There is a moment late in The Hangover 3 in which the franchise’s sort-of villain and sort-of sidekick Chow (Ken Jeong) jumps off a Caesars Palace balcony and paraglides across the city, yelling “I love cocaine!”
It’s indicative of director Todd Phillips’ approach that we don’t actually see anything go up Chow’s nostrils. His emphasis is on punchlines irrespective of setups, pay-offs for jokes that haven’t even been invoiced. You can see it in the aberrant, flaky face expressions of star Zach Galifianakis, as if the chubby man-child were a grown-up Haley Joel Osment from The Sixth Sense (1999), stoned instead of spooked.
Unsurprisingly, the jokes that work — such as a freeway accident caused by a giraffe beheading and a heart attack after a tense emotional exchange — required investment in characters and situations.
The first Hangover movie was structured in the model of Preston Sturges’ The Miracle of Morgan’s Creek (1944), about a party girl who wakes up to find herself married and pregnant but can’t remember how it happened or who her husband is. Here the shtick is much less progressive and much more shambolic. In Phillips’ hands The Hangover became a murder-less Agatha Christie story on roofies, with a bunch of heavy-headed drinkers trying to solve the mystery of what they did the night before.
The second movie photocopied the format and tinkered around the edges (different city, different animal in the hotel room, etc) and the third ditches it completely. An intervention for the erratic Alan (Galifianakis) is interrupted when the familiar trio (Bradley Cooper, Ed Helms and Galifinakas) are blackmailed by a gangster (John Goodman) who demands they find Chow and return stolen gold. The mission sends them floundering in different directions before they eventually end up back in Vegas.
Without the signature framing device (here the hangover, if there is one, is thematic) The Hangover 3 scrambles to make sense of itself, lurching between action, sight and situational humour with the grace of a 2am drunk wolfing down a souvlaki.

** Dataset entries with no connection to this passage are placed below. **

`src/rtl/trigger_seq.sv`:
```
// trigger_seq: capture trigger sequencer.
//
// Combines per-channel trigger flags and an optional protocol trigger into
// a single match term (AND or OR of the participating terms). A match must
// persist for qual_len extra cycles to count as one qualified event. Once
// max(event_cnt,1) events have been seen while armed, the block enters TRIG
// and holds there until the capture engine reports completion.
//
// Ports:
//   clk              system clock, all logic on the rising edge
//   rst              synchronous active-high reset
//   ch_trig          per-channel trigger-condition-met flags
//   ch_mask          per-channel enable (1 = channel participates)
//   prot_trig        protocol trigger-met flag
//   prot_en          1 = prot_trig participates as one more term
//   mode             0 = AND of participating terms, 1 = OR
//   qual_len         extra consecutive match cycles required per event
//   event_cnt        number of events to trigger on (0 behaves as 1)
//   armed            capture armed
//   set_capture_done capture finished, releases the trigger
//   triggered        registered, high while in TRIG
//   trig_pulse       registered, one-cycle pulse on TRIG entry
//   waiting          registered, high while in ARM
//   events_seen      qualified events counted in the current arm
module trigger_seq #(
    parameter int NUM_CH = 5,
    parameter int QUAL_W = 8,
    parameter int CNT_W  = 8
) (
    input  logic              clk,
    input  logic              rst,
    input  logic [NUM_CH-1:0] ch_trig,
    input  logic [NUM_CH-1:0] ch_mask,
    input  logic              prot_trig,
    input  logic              prot_en,
    input  logic              mode,
    input  logic [QUAL_W-1:0] qual_len,
    input  logic [CNT_W-1:0]  event_cnt,
    input  logic              armed,
    input  logic              set_capture_done,
    output logic              triggered,
    output logic              trig_pulse,
    output logic              waiting,
    output logic [CNT_W-1:0]  events_seen
);

    typedef enum logic [1:0] {
        IDLE = 2'd0,
        ARM  = 2'd1,
        TRIG = 2'd2
    } state_t;

    localparam logic [QUAL_W-1:0] RUN_ONE = {{(QUAL_W-1){1'b0}}, 1'b1};
    localparam logic [CNT_W-1:0]  CNT_ONE = {{(CNT_W-1){1'b0}}, 1'b1};

    state_t              state_r, state_nx_s;

    // Configuration captured on arming; evaluation never looks at live config.
    logic [NUM_CH-1:0]   mask_r, mask_nx_s;
    logic                prot_en_r, prot_en_nx_s;
    logic                mode_r, mode_nx_s;
    logic [QUAL_W-1:0]   qual_len_r, qual_len_nx_s;
    logic [CNT_W-1:0]    event_cnt_r, event_cnt_nx_s;

    logic [QUAL_W-1:0]   run_r, run_nx_s;
    // Set once the current match assertion has produced its event.
    logic                fired_r, fired_nx_s;
    logic [CNT_W-1:0]    events_seen_r, events_seen_nx_s;

    logic                triggered_r, triggered_nx_s;
    logic                trig_pulse_r, trig_pulse_nx_s;
    logic                waiting_r, waiting_nx_s;

    logic                any_term_s;
    logic                and_term_s;
    logic                or_term_s;
    logic                match_s;
    logic                event_s;
    logic                final_s;
    logic [CNT_W-1:0]    target_s;

    // Combine participating terms; unmasked channels read as "true" for AND
    // and as "false" for OR so they drop out of either reduction.
    always_comb begin
        any_term_s = (|mask_r) | prot_en_r;
        and_term_s = (&(ch_trig | ~mask_r)) & (prot_trig | ~prot_en_r);
        or_term_s  = (|(ch_trig & mask_r)) | (prot_trig & prot_en_r);
        if ((state_r == ARM) && any_term_s) begin
            match_s = mode_r ? or_term_s : and_term_s;
        end else begin
            match_s = 1'b0;
        end
    end

    // Event detection and trigger target (event_cnt of zero means one event).
    always_comb begin
        if (event_cnt_r == {CNT_W{1'b0}}) begin
            target_s = CNT_ONE;
        end else begin
            target_s = event_cnt_r;
        end
        event_s = match_s && (run_r == qual_len_r) && !fired_r;
        final_s = event_s && (events_seen_r == (target_s - CNT_ONE));
    end

    // Next-state and next-register logic for the sequencer.
    always_comb begin
        state_nx_s       = state_r;
        mask_nx_s        = mask_r;
        prot_en_nx_s     = prot_en_r;
        mode_nx_s        = mode_r;
        qual_len_nx_s    = qual_len_r;
        event_cnt_nx_s   = event_cnt_r;
        run_nx_s         = run_r;
        fired_nx_s       = fired_r;
        events_seen_nx_s = events_seen_r;

        case (state_r)
            IDLE: begin
                if (armed) begin
                    state_nx_s       = ARM;
                    mask_nx_s        = ch_mask;
                    prot_en_nx_s     = prot_en;
                    mode_nx_s        = mode;
                    qual_len_nx_s    = qual_len;
                    event_cnt_nx_s   = event_cnt;
                    run_nx_s         = {QUAL_W{1'b0}};
                    fired_nx_s       = 1'b0;
                    events_seen_nx_s = {CNT_W{1'b0}};
                end else begin
                    state_nx_s = IDLE;
                end
            end
            ARM: begin
                if (!armed) begin
                    // Disarm wins over a coincident final event.
                    state_nx_s       = IDLE;
                    run_nx_s         = {QUAL_W{1'b0}};
                    fired_nx_s       = 1'b0;
                    events_seen_nx_s = {CNT_W{1'b0}};
                end else begin
                    if (match_s) begin
                        if (run_r != qual_len_r) begin
                            run_nx_s = run_r + RUN_ONE;
                        end else begin
                            run_nx_s = run_r;
                        end
                        fired_nx_s = fired_r | event_s;
                    end else begin
                        run_nx_s   = {QUAL_W{1'b0}};
                        fired_nx_s = 1'b0;
                    end
                    if (event_s) begin
                        events_seen_nx_s = events_seen_r + CNT_ONE;
                    end else begin
                        events_seen_nx_s = events_seen_r;
                    end
                    if (final_s) begin
                        state_nx_s = TRIG;
                    end else begin
                        state_nx_s = ARM;
                    end
                end
            end
            TRIG: begin
                if (set_capture_done) begin
                    state_nx_s       = IDLE;
                    run_nx_s         = {QUAL_W{1'b0}};
                    fired_nx_s       = 1'b0;
                    events_seen_nx_s = {CNT_W{1'b0}};
                end else begin
                    state_nx_s = TRIG;
                end
            end
            default: begin
                state_nx_s       = IDLE;
                run_nx_s         = {QUAL_W{1'b0}};
                fired_nx_s       = 1'b0;
                events_seen_nx_s = {CNT_W{1'b0}};
            end
        endcase

        triggered_nx_s  = (state_nx_s == TRIG);
        waiting_nx_s    = (state_nx_s == ARM);
        trig_pulse_nx_s = (state_nx_s == TRIG) && (state_r != TRIG);
    end

    // State register.
    always_ff @(posedge clk) begin
        if (rst) begin
            state_r <= IDLE;
        end else begin
            state_r <= state_nx_s;
        end
    end

    // Shadow config, qualification counters and registered outputs.
    always_ff @(posedge clk) begin
        if (rst) begin
            mask_r        <= {NUM_CH{1'b0}};
            prot_en_r     <= 1'b0;
            mode_r        <= 1'b0;
            qual_len_r    <= {QUAL_W{1'b0}};
            event_cnt_r   <= {CNT_W{1'b0}};
            run_r         <= {QUAL_W{1'b0}};
            fired_r       <= 1'b0;
            events_seen_r <= {CNT_W{1'b0}};
            triggered_r   <= 1'b0;
            trig_pulse_r  <= 1'b0;
            waiting_r     <= 1'b0;
        end else begin
            mask_r        <= mask_nx_s;
            prot_en_r     <= prot_en_nx_s;
            mode_r        <= mode_nx_s;
            qual_len_r    <= qual_len_nx_s;
            event_cnt_r   <= event_cnt_nx_s;
            run_r         <= run_nx_s;
            fired_r       <= fired_nx_s;
            events_seen_r <= events_seen_nx_s;
            triggered_r   <= triggered_nx_s;
            trig_pulse_r  <= trig_pulse_nx_s;
            waiting_r     <= waiting_nx_s;
        end
    end

    assign triggered   = triggered_r;
    assign trig_pulse  = trig_pulse_r;
    assign waiting     = waiting_r;
    assign events_seen = events_seen_r;

endmodule

```
`config.mk`:
```
export PLATFORM = sky130hd
export DESIGN_NAME = trigger_seq
export DESIGN_NICKNAME = d
export VERILOG_FILES = /design/src/rtl/trigger_seq.sv
export SDC_FILE = /design/constraint.sdc
export NUM_CORES = 1
export LEC_CHECK = 0
export ABC_AREA = 1
export BUFFER_PORTS_ARGS = -buffer_cell sky130_fd_sc_hd__buf_4
export CAP_MARGIN = 20
export CORE_MARGIN = 2
export CORE_UTILIZATION = 30
export CTS_CLUSTER_DIAMETER = 30
export CTS_CLUSTER_SIZE = 14
export DETAILED_ROUTE_END_ITERATION = 7
export PLACE_DENSITY = 0.58
export SYNTH_ARGS = -nofsm -noshare
export SYNTH_HDL_FRONTEND = slang
export SYNTH_SLANG_ARGS = --single-unit
```
`constraint.sdc`:
```
create_clock -name clk -period 2.6 [get_ports clk]
set_clock_uncertainty 0.05 [all_clocks]
set_input_delay 0.39 -clock clk [delete_from_list [all_inputs] [get_ports clk]]
set_output_delay 0.39 -clock clk [all_outputs]
set_load 0.03 [all_outputs]
```
==> results.json, run 1 <==
{
  "ir_worst_vdd_mv": 0.2089,
  "worstPathArrival_ns": 2.36,
  "initial_core_util_pct": 30.46,
  "vias_per_cell": 4.536,
  "dr.pass1.iters": 5,
  "fp.dieW_um": 94.65,
  "r2r_cells": 17,
  "synth_edf_count": 0,
  "grt_pass1_vias": 2380,
  "grt_overflow": 0,
  "final_max_slew_viol_count": 0,
  "syn-cell-area_um2": 2465,
  "cp_cell_sequence": "nor2_2, nand2_1, o21ai_2, inv_2, ha_1, nor2_1, nor2_1, nand2_1, nor2_1, nand3_1, nor2_1, nand2_1, nor2_2, nand3_1, nand2_1, nand2_2, nor2_2",
  "wl_um": 5672,
  "p_total_mw": 1.467,
  "dieArea_um2": 8958,
  "hold_end": "events_seen[7]",
  "syn_to_final_growth_pct": 21.47,
  "internal-power_mw": 1.022,
  "wl_per_cell_um": 10.87,
  "cts_max_path_buffers": 2,
  "postCtsHoldBufs": 0,
  "r2r_slack_ns": 0.44,
  "clock_latency_ns": 0.31,
  "yosysSeqAreaShare_pct": 36.55,
  "sequentialPowerShare_pct": 50.9,
  "tns_ns": 0,
  "io_pins": 44,
  "path_buf_inv": 1,
  "post-place-ws_ns": 0.4461,
  "fmax_mhz": 462.1,
  "cp_max_fo": 4,
  "antenna_cells": 0,
  "cp_slowest_cell": "dfxtp_1",
  "synth-async-reset-ratio_pct": 0,
  "max-cap-violations": 0,
  "r2r_end": "trig_pulse",
  "hold_violations": 0,
  "numCtsBuffers": 5,
  "ctsResizeCount": 0,
  "critical_path_class": "flop to flop",
  "synth_nets": 407,
  "std_cell_rows": 33,
  "min_path_type": "input port to flop",
  "cts_max_level": 2,
  "yosysUniqueCellTypes": 27,
  "place_hpwl_um": 4432,
  "crit_path_end_kind": "flop",
  "synth.yosys.warnings": 0,
  "grt_max_degree": 33,
  "rsz0062_at_grt": "no",
  "critPathLaunchType": "flop",
  "status": "completed",
  "die_h_um": 94.65,
  "comb_power_share_pct": 19.3,
  "cts_tree": "yes",
  "path_depth": 17,
  "drt-initial-drc-count": 77,
  "cts_sinks": 45,
  "p_sw_mw": 0.4444,
  "postCtsSetupBuffers": 0,
  "root_buffer": "clkbuf_8",
  "ys.flop_type": "dfxtp_1",
  "place_congestion": 0.8601,
  "final_antenna_net_count": 0,
  "max_stage_delay_ns": 0.34,
  "track_usage_pct": 14.10,
  "fin_nets": 452,
  "startpoint": "event_cnt_r[2]",
  "cellLeakagePower_nw": 1.393,
  "coreArea_um2": 8093,
  "final.min_clock_period_ns": 2.164,
  "timing.final.crit_share_pct": 83.24,
  "grt_pass1_wl_um": 10160,
  "drive_gt1_share_pct": 19.18,
  "avgSynthCellArea_um2": 6.644,
  "holdPathStages": 2,
  "r2r-start": "event_cnt_r[2]",
  "syn-instance-count": 371,
  "stdcell_area_um2": 2994,
  "switching_share_pct": 30.30,
  "port_buffers": 43,
  "p_per_area_nw_per_um2": 489.8,
  "setup_viol": 0,
  "place_area_um2": 2908,
  "path_clk_slew_ns": 0.09,
  "ys_ff_latch": 45,
  "finalWorstSetupSlack_ns": 0.4358,
  "power_frac_clock_pct": 29.8,
  "worstPathRequired_ns": 2.80,
  "tightest_slew_ns": 0.4692,
  "num_vias": 2368,
  "antenna_found_initial": 0,
  "fin_util_pct": 37.00,
  "crit_family": "simple AND/OR/NAND/NOR gates",
  "drc_errors": 0,
  "relSlewSlack_pct": 68.69,
  "hp-start": "rst"
}
## placed cells by master, fill, tap and decap left out
cell type / instances
nand2_1: 80
nor2_1: 61
dfxtp_1: 45
buf_4: 45
inv_1: 43
o21ai_0: 25
a21oi_1: 24
nand3_1: 22
xor2_1: 10
xnor2_1: 9
inv_2: 8
nand4_1: 7
nand2_2: 6
nor2_2: 5
clkbuf_8: 5
nor3_1: 3
ha_1: 3
nor2_4: 2
nand2_4: 2
o21ai_1: 2
clkinv_2: 2
o21ai_2: 1
nor2_8: 1
a21oi_4: 1
and3_1: 1
nor3_2: 1
a31oi_1: 1
o21a_1: 1
clkinvlp_4: 1
## power by group through the flow
stage          combinational [mW]  clock [mW]  sequential (mW)
5_1_grt                     0.329       0.471            0.752
3_3_place_gp                0.283           0            0.762
4_1_cts                     0.288       0.454            0.747
6_report                    0.283       0.437            0.746
3_5_place_dp                0.286           0            0.763
2_1_floorplan               0.199           0            0.761
## sequential cells by signal, summed over array words and instances (netlist names)
register	count
event_cnt_r	8
events_seen	8
fired_r	1
mask_r	5
mode_r	1
prot_en_r	1
qual_len_r	8
run_r	8
state_r	2
trig_pulse	1
triggered	1
waiting	1
## layout make-up
cell class	instances	area, um2
tap	105	131.4
inverter	51	191.4
clock buffer	5	68.82
clock inverter	3	17.52
sequential	45	900.9
timing repair buffer	45	337.8
fill	917	5099
multi-input combinational	268	1346
## synthesized netlist by cell type (2+ instances only)
master    number  share of area (%)
ha_1           3                1.5
o21ai_0       25                5.1
nor3_1         3               0.61
clkbuf_1       5               0.76
xnor2_1        9                3.2
xor2_1        10                3.6
nor2_4         2               0.91
nor2_2         5                1.3
nand2_2        6                1.5
a21oi_1       24                4.9
inv_2          8                1.2
nand4_1        7                1.8
nand2_4        2               0.91
nor2_1        61                9.3
buf_1          2               0.30
dfxtp_1       45                 37
inv_1         43                6.5
nand2_1       80                 12
nand3_1       22                4.5
o21ai_1        2               0.41
## kinds of logic (layout without fill, tap and decap cells)
group / count (synthesis) / after routing / share of synthesized area (%)
flops: 45 / 45 / 36.55
buf+inv: 58 / 104 / 8.833
compound gates: 55 / 55 / 11.93
fa+ha+maj: 3 / 3 / 1.523
simple gates: 191 / 191 / 34.42
xor+xnor: 19 / 19 / 6.751
## per-stage QoR
step                      std cells  hold WS (ns)
final                           522        0.2769
after floorplan                 371        0.4001
after CTS                       522        0.2699
after global routing            522        0.2826
after detailed placement        514        0.4194
after global placement          514        0.4196
## worst max path at each step
stage,end,slack [ns]
CTS,trig_pulse,0.42
floorplan,trig_pulse,0.61
detailed placement,trig_pulse,0.45
global route,trig_pulse,0.07
finish,trig_pulse,0.44
global placement,trig_pulse,0.51
## layer usage
layer | vias to the layer above | share of wire [%] | wire length [um] | track usage [%]
met5 | - | 0 | 0 | 0
met4 | 0 | 1.9 | 108 | 4.952
met3 | 11 | 3.7 | 209 | 2.713
met2 | 48 | 50 | 2815 | 25.47
met1 | 1055 | 45 | 2539 | 16.50
li1 | 1254 | - | - | -
## worst register-to-register path, cell delays in order (launching register included)
cell,delay (ns)
dfxtp_1,0.34
nor2_2,0.17
nand2_1,0.10
o21ai_2,0.17
inv_2,0.05
ha_1,0.29
nor2_1,0.04
nor2_1,0.09
nand2_1,0.06
nor2_1,0.10
nand3_1,0.07
nor2_1,0.10
nand2_1,0.06
nor2_2,0.13
nand3_1,0.08
nand2_1,0.08
nand2_2,0.07
nor2_2,0.07
Note: power is estimated with default switching activity, not from simulation.
==> inputs of run 2 (changes only) <==
--- a/config.mk
+++ b/config.mk
@@ -5,7 +5,7 @@
 export SDC_FILE = /design/constraint.sdc
 export NUM_CORES = 1
 export LEC_CHECK = 0
-export ABC_AREA = 1
+export ABC_AREA = 0
 export BUFFER_PORTS_ARGS = -buffer_cell sky130_fd_sc_hd__buf_4
 export CAP_MARGIN = 20
 export CORE_MARGIN = 2
@@ -13,7 +13,7 @@
 export CTS_CLUSTER_DIAMETER = 30
 export CTS_CLUSTER_SIZE = 14
 export DETAILED_ROUTE_END_ITERATION = 7
-export PLACE_DENSITY = 0.58
+export PLACE_DENSITY = 0.59
 export SYNTH_ARGS = -nofsm -noshare
 export SYNTH_HDL_FRONTEND = slang
 export SYNTH_SLANG_ARGS = --single-unit
==> constraint.sdc (replaced) <==
create_clock -name clk -period 2.07 [get_ports clk]
set_clock_uncertainty 0.05 [all_clocks]
set_input_delay 0.3105 -clock clk [delete_from_list [all_inputs] [get_ports clk]]
set_output_delay 0.3105 -clock clk [all_outputs]
set_load 0.03 [all_outputs]
==> run 2 against run 1 <==
  * The run now ends with negative setup slack left
  * Total power increased by 32%
  * Clock power up 30%
  * Flip-flop and latch count is the same
  * Maximum frequency fell by 2.6%
  * Core utilization increased by 7.9 points
==> results.json, run 2 <==
{
  "status": "finished with violations",
  "violations": "negative setup slack",
  "post-place-ws_ns": -0.1922,
  "drc_errors": 0,
  "ys_top_cells_by_area": "dfxtp_1 (41%), nand2_1 (9.5%), a21oi_1 (7.4%)",
  "hold_violations": 0,
  "synthTopCellsByCount": "nand2_1 (56), dfxtp_1 (45), a21oi_1 (33), xor2_1 (16), nor2_1 (14)",
  "port_buffers": 43,
  "syn-instance-count": 274,
  "syn-cell-area_um2": 2223,
  "p_per_area_nw_per_um2": 595.9,
  "vias_per_cell": 4.778,
  "clock_latency_ns": 0.31,
  "cellLeakagePower_nw": 1.302,
  "final_max_slew_viol_count": 0,
  "antenna_found_initial": 0,
  "drt-initial-drc-count": 100,
  "finalWorstSetupSlack_ns": -0.1521,
  "crit_path_end_kind": "flop",
  "fin_nets": 395,
  "relSlewSlack_pct": 65.09,
  "cts_sinks": 45,
  "rsz0062_at_grt": "yes",
  "track_usage_pct": 13.85,
  "fill_cells": 747,
  "synth.yosys.warnings": 0,
  "place_congestion": 0.8596,
  "gr-usage-met3_pct": 3.772,
  "worstPathRequired_ns": 2.22,
  "antenna_cells": 0,
  "synth_edf_count": 0,
  "yosysUniqueCellTypes": 45,
  "path_clk_slew_ns": 0.10,
  "wl_per_cell_um": 12.68,
  "num_vias": 2193,
  "yosysTopAreaCellShare_pct": 40.52,
  "wl_um": 5822,
  "grt_use_met2_pct": 23.12,
  "fmax_mhz": 450.0,
  "max-cap-violations": 0,
  "cts_max_level": 2,
  "cts_tree": "yes",
  "numCtsBuffers": 5,
  "coreArea_um2": 7214,
  "die_h_um": 90.09,
  "postCtsHoldBufs": 0,
  "root_buffer": "clkbuf_8",
  "drive_gt1_share_pct": 37.50,
  "ir_worst_vdd_mv": 0.3068,
  "dieArea_um2": 8116,
  "worstPathArrival_ns": 2.38,
  "ys_ff_latch": 45,
  "synth-async-reset-ratio_pct": 0,
  "final_common_cell": "buf_4",
  "setup_viol": 9,
  "ys.flop_type": "dfxtp_1",
  "critPathLaunchType": "flop",
  "yosysSeqAreaShare_pct": 40.52,
  "fp.dieW_um": 90.09,
  "grtUsageMet1_pct": 17.69,
  "std_cell_rows": 31,
  "final_antenna_net_count": 0,
  "dr.pass1.iters": 4,
  "netlist.top_cell.by_area": "dfxtp_1",
  "final_cell_mix": "buf_4 (84), nand2_1 (55), dfxtp_1 (36)",
  "tightest_slew_ns": 0.5217,
  "dp.cells": 443,
  "critical_path_class": "flop to flop",
  "synth_nets": 310,
  "grt_overflow": 0,
  "grt_pass1_vias": 2069,
  "final.min_clock_period_ns": 2.222,
  "grt_busiest_layer": "met2",
  "place_hpwl_um": 4168,
  "grt_max_degree": 32,
  "syn_to_final_growth_pct": 45.58,
  "io_pins": 44,
  "avgSynthCellArea_um2": 8.115,
  "cp_max_fo": 4,
  "initial_core_util_pct": 30.82,
  "synth.most_common_cell": "nand2_1",
  "fin_cells": 459,
  "min_path_type": "input port to flop",
  "cts_max_path_buffers": 2,
  "timing.final.crit_share_pct": 107.3,
  "grt_pass1_wl_um": 9218
}
-- run 2: changes by cell type after synthesis, sizes merged, moves of 7 or more --
| cell | delta |
|---|---|
| nand2 | -32 |
| nand2b | +7 |
| nand3 | -16 |
| inv | -47 |
| a21oi | +8 |
| o21ai | -15 |
| nor2 | -55 |
-- run 2: worst max-delay path, cell delays in order, from the launching register on --
cell      delay (ns)
dfxtp_2         0.35
nor3_4          0.24
a31oi_4         0.13
ha_4            0.18
buf_6           0.11
xnor2_2         0.13
xnor2_1         0.13
nor4bb_1        0.24
and3_1          0.21
nand4_1         0.15
nor3b_2         0.19
-- run 2: area by class of cell --
cell class | count | area (um2) | area share, %
Sequential cell | 45 | 912.1 | 28.18
Tap cell | 99 | 123.9 | 3.827
Clock buffer | 5 | 68.82 | 2.126
Timing Repair Buffer | 87 | 664.4 | 20.53
Clock inverter | 3 | 21.27 | 0.6571
Multi-Input combinational cell | 216 | 1431 | 44.22
Inverter | 4 | 15.01 | 0.4639
-- run 2: kinds of logic after synthesis --
logic type	synth area share, %
AND/OR/NAND/NOR	29.32
AO/OA/AOI/OAI	16.94
flip-flops	40.52
XOR/XNOR	8.666
buffers and inverters	2.419
adder cells (fa/ha/maj)	1.688
multiplexers	0.4502
-- run 2: power breakdown --
part	internal (mW)	total, mW	leakage, nW	switching, mW
clock network	0.240	0.566	0.0445	0.326
registers	0.896	0.921	0.370	0.0251
logic	0.240	0.441	0.887	0.201
-- run 2: final timing paths --
path	from	to	depth (start not counted)	slack, ns
worst max-delay path	event_cnt_r[7]	state_r[0]	10	-0.15
worst min-delay path	ch_mask[0]	mask_r[0]	3	0.18
worst max register to register	event_cnt_r[7]	state_r[0]	10	-0.15
worst min register to register	qual_len_r[2]	qual_len_r[2]	2	0.42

The jokes are hit and miss, the structure slippery and seemingly ad hoc, as if scenarios were invented on the spot and executed in the spirit of a flat night at comedy improv.
Watching the cast fossick through the dregs of a franchise, desperately prolonging its dying boozy breaths, should turn the stomach more than it does here, but there’s something mildly amusing about a group of talented performers casually gate crash a party long after the cool people have left.
When the hangover lasts longer than the high, so the wisdom goes, its time to kick the habit. Phillips’ second sequel, mercifully billed as the final installment, finds the franchise not so much hungover as brain dead, and no amount of hair of the dog can give it a second — or fourth — wind.
The Hangover 3’s Australian theatrical release date: May 23, 2013.